▸ **DATA LISTING**
________________________________________

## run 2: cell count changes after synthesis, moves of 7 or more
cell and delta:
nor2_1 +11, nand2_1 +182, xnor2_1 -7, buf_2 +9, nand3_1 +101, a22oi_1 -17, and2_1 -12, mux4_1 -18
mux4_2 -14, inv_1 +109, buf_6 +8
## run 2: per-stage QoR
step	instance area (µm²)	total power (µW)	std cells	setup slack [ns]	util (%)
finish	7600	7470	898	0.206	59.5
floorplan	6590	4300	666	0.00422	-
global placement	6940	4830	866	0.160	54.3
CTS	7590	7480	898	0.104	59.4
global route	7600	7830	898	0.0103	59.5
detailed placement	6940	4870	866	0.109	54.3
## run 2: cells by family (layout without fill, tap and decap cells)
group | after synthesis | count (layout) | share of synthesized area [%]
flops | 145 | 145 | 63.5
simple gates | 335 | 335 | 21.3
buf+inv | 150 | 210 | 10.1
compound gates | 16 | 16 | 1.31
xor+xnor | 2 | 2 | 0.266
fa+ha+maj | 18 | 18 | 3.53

________________________________________

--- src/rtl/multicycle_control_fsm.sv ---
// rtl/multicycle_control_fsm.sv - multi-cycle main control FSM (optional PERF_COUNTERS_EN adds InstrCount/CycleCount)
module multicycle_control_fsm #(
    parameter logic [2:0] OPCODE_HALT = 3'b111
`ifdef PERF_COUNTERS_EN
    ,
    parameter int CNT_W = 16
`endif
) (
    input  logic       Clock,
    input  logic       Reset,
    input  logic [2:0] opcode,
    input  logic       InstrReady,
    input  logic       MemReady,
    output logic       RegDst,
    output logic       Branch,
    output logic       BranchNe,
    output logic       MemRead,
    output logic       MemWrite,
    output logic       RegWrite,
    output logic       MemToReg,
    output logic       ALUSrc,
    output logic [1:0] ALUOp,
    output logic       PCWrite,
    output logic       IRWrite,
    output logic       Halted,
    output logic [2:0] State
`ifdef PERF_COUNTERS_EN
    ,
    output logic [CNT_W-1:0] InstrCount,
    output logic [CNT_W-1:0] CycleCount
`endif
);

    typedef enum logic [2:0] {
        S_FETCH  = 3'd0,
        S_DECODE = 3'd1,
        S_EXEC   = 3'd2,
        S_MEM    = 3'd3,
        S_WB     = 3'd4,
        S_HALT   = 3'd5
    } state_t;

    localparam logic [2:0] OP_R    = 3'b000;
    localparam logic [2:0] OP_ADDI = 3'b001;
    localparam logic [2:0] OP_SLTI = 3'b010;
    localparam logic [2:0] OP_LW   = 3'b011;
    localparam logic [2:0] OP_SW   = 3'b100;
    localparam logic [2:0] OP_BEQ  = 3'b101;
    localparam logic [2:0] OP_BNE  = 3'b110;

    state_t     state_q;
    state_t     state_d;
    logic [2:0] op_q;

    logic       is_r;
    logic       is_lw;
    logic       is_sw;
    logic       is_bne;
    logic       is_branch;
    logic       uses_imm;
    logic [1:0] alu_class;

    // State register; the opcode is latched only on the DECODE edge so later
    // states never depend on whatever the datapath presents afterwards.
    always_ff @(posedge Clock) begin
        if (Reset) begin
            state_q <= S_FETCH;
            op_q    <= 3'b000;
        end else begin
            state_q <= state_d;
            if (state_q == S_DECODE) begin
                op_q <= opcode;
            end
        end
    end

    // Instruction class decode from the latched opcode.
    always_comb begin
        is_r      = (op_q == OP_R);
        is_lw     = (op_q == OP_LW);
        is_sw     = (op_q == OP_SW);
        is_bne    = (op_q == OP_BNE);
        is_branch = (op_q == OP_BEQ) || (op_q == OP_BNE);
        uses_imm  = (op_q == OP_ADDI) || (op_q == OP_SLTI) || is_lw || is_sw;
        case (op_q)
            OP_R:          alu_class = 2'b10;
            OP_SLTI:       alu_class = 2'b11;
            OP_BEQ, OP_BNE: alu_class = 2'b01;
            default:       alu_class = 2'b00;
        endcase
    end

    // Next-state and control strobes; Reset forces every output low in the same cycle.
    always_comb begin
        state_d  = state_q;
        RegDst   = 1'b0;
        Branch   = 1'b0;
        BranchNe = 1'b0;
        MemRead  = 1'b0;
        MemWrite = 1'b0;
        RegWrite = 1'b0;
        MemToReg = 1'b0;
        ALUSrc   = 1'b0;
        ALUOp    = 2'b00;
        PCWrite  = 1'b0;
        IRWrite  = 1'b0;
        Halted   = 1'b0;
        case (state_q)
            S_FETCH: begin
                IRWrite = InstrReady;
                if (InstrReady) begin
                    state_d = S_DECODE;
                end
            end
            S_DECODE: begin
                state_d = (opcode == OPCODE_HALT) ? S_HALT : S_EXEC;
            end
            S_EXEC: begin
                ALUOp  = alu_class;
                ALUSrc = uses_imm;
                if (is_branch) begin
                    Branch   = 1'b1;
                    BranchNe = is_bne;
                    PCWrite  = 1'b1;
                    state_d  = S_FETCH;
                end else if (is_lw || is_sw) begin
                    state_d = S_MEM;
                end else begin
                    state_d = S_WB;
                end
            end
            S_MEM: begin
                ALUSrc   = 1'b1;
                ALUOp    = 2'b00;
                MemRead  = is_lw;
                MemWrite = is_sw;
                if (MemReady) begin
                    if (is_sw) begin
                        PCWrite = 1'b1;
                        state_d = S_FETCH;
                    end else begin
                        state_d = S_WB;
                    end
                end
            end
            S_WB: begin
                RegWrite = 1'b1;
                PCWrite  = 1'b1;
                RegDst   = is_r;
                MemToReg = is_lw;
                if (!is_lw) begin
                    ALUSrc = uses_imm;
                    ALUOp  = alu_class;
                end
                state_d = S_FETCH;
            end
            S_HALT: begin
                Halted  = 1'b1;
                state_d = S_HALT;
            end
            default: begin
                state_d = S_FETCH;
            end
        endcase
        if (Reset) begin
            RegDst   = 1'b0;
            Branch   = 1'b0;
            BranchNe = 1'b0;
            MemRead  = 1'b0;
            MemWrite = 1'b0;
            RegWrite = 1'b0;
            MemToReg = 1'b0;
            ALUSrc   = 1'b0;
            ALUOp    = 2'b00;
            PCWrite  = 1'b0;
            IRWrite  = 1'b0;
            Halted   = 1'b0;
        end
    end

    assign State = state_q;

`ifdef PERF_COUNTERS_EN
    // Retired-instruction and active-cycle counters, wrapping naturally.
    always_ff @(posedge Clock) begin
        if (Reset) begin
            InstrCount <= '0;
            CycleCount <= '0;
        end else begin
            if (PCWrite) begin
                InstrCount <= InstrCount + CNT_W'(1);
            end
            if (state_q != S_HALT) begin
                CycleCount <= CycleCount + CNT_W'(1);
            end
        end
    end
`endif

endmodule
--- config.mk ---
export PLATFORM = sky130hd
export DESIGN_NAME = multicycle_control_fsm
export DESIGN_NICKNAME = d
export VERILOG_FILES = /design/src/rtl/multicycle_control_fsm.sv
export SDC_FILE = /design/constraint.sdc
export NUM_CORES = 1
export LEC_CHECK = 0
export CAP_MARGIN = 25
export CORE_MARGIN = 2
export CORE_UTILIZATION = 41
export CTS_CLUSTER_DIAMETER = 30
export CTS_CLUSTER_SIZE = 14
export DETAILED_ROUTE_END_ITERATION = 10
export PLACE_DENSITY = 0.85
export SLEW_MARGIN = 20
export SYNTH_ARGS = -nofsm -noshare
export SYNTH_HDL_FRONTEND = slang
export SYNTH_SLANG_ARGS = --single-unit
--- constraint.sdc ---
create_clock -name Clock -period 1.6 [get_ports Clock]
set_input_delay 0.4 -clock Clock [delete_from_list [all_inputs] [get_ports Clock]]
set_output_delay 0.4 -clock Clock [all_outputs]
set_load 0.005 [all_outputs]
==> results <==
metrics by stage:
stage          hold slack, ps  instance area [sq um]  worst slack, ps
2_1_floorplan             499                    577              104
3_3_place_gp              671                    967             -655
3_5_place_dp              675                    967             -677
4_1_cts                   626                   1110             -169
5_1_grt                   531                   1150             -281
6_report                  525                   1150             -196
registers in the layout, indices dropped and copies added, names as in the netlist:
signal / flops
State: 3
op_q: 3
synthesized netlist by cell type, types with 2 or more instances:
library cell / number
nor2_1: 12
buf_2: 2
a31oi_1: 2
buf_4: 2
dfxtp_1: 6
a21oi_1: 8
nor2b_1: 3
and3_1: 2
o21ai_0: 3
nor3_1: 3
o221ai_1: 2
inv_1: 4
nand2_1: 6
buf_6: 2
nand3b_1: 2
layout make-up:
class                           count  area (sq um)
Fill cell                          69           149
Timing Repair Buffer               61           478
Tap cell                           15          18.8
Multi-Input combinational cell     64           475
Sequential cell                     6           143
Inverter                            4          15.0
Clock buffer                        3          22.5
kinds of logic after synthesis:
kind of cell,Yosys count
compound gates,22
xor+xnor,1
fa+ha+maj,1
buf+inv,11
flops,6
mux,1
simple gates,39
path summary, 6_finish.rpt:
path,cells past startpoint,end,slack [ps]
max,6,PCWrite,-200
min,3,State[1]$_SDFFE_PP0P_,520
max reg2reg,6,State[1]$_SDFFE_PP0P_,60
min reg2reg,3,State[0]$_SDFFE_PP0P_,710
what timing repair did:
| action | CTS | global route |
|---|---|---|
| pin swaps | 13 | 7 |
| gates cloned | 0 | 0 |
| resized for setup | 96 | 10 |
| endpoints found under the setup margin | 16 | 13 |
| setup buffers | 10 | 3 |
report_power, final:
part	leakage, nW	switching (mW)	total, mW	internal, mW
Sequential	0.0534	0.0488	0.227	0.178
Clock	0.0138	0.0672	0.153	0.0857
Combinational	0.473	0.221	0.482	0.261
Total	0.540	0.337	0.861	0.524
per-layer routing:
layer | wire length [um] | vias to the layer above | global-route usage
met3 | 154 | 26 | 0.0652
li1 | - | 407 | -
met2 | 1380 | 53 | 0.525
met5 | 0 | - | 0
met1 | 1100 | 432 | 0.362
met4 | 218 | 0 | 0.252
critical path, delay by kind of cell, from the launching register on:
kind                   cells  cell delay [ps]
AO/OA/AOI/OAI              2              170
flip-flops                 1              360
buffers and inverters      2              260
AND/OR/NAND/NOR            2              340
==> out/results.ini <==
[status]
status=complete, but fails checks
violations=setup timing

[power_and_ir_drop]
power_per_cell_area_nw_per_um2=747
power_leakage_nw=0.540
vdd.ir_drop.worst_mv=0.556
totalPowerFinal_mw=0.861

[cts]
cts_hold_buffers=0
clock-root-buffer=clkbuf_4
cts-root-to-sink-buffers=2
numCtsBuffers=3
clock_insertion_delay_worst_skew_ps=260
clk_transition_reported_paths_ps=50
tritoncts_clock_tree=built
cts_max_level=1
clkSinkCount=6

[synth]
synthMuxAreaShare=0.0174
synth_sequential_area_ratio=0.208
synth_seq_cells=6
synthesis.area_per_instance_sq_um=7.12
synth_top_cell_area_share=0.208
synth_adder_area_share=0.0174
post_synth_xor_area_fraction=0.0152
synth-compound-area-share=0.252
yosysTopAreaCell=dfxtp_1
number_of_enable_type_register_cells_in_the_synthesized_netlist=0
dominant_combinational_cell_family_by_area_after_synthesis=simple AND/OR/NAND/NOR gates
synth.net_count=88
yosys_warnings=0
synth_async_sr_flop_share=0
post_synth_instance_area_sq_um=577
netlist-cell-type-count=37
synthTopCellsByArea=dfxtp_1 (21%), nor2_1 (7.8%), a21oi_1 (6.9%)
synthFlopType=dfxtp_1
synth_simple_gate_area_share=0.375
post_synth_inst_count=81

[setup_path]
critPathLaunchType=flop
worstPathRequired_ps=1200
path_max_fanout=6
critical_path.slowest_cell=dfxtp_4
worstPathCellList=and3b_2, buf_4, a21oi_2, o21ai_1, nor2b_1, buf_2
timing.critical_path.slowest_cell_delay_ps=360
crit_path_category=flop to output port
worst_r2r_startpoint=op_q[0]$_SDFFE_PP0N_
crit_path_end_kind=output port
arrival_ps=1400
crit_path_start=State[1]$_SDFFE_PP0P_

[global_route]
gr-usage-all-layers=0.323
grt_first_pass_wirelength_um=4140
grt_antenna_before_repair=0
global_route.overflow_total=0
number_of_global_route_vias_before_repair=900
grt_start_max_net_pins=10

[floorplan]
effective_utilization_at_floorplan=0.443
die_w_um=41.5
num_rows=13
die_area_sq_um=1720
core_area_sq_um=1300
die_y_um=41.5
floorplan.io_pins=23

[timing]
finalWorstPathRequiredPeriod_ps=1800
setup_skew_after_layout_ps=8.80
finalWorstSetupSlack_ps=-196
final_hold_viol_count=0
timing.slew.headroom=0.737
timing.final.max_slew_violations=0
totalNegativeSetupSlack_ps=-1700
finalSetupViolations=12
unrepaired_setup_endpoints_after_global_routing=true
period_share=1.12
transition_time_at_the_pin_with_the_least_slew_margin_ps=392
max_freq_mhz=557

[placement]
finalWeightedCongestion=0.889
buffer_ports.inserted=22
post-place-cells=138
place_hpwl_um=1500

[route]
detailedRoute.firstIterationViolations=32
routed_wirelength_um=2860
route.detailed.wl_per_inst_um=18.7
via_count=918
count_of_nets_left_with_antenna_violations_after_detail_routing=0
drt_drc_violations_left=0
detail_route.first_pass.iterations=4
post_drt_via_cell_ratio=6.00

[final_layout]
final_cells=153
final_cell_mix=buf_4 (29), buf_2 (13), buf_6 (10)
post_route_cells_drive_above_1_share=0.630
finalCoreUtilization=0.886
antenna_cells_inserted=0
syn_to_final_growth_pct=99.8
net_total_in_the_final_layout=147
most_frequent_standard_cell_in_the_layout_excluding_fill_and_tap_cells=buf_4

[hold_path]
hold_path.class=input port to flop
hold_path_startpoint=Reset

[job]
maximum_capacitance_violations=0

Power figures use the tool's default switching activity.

________________________________________

▸ **WORK REQUEST**
Scan the lines above for "group | after" and for "fa+ha+maj | 18 | 18 | 3.53". Repeat exactly the line holding each of them and every line in between.

▸ **REPLY**
group | after synthesis | count (layout) | share of synthesized area [%]
flops | 145 | 145 | 63.5
simple gates | 335 | 335 | 21.3
buf+inv | 150 | 210 | 10.1
compound gates | 16 | 16 | 1.31
xor+xnor | 2 | 2 | 0.266
fa+ha+maj | 18 | 18 | 3.53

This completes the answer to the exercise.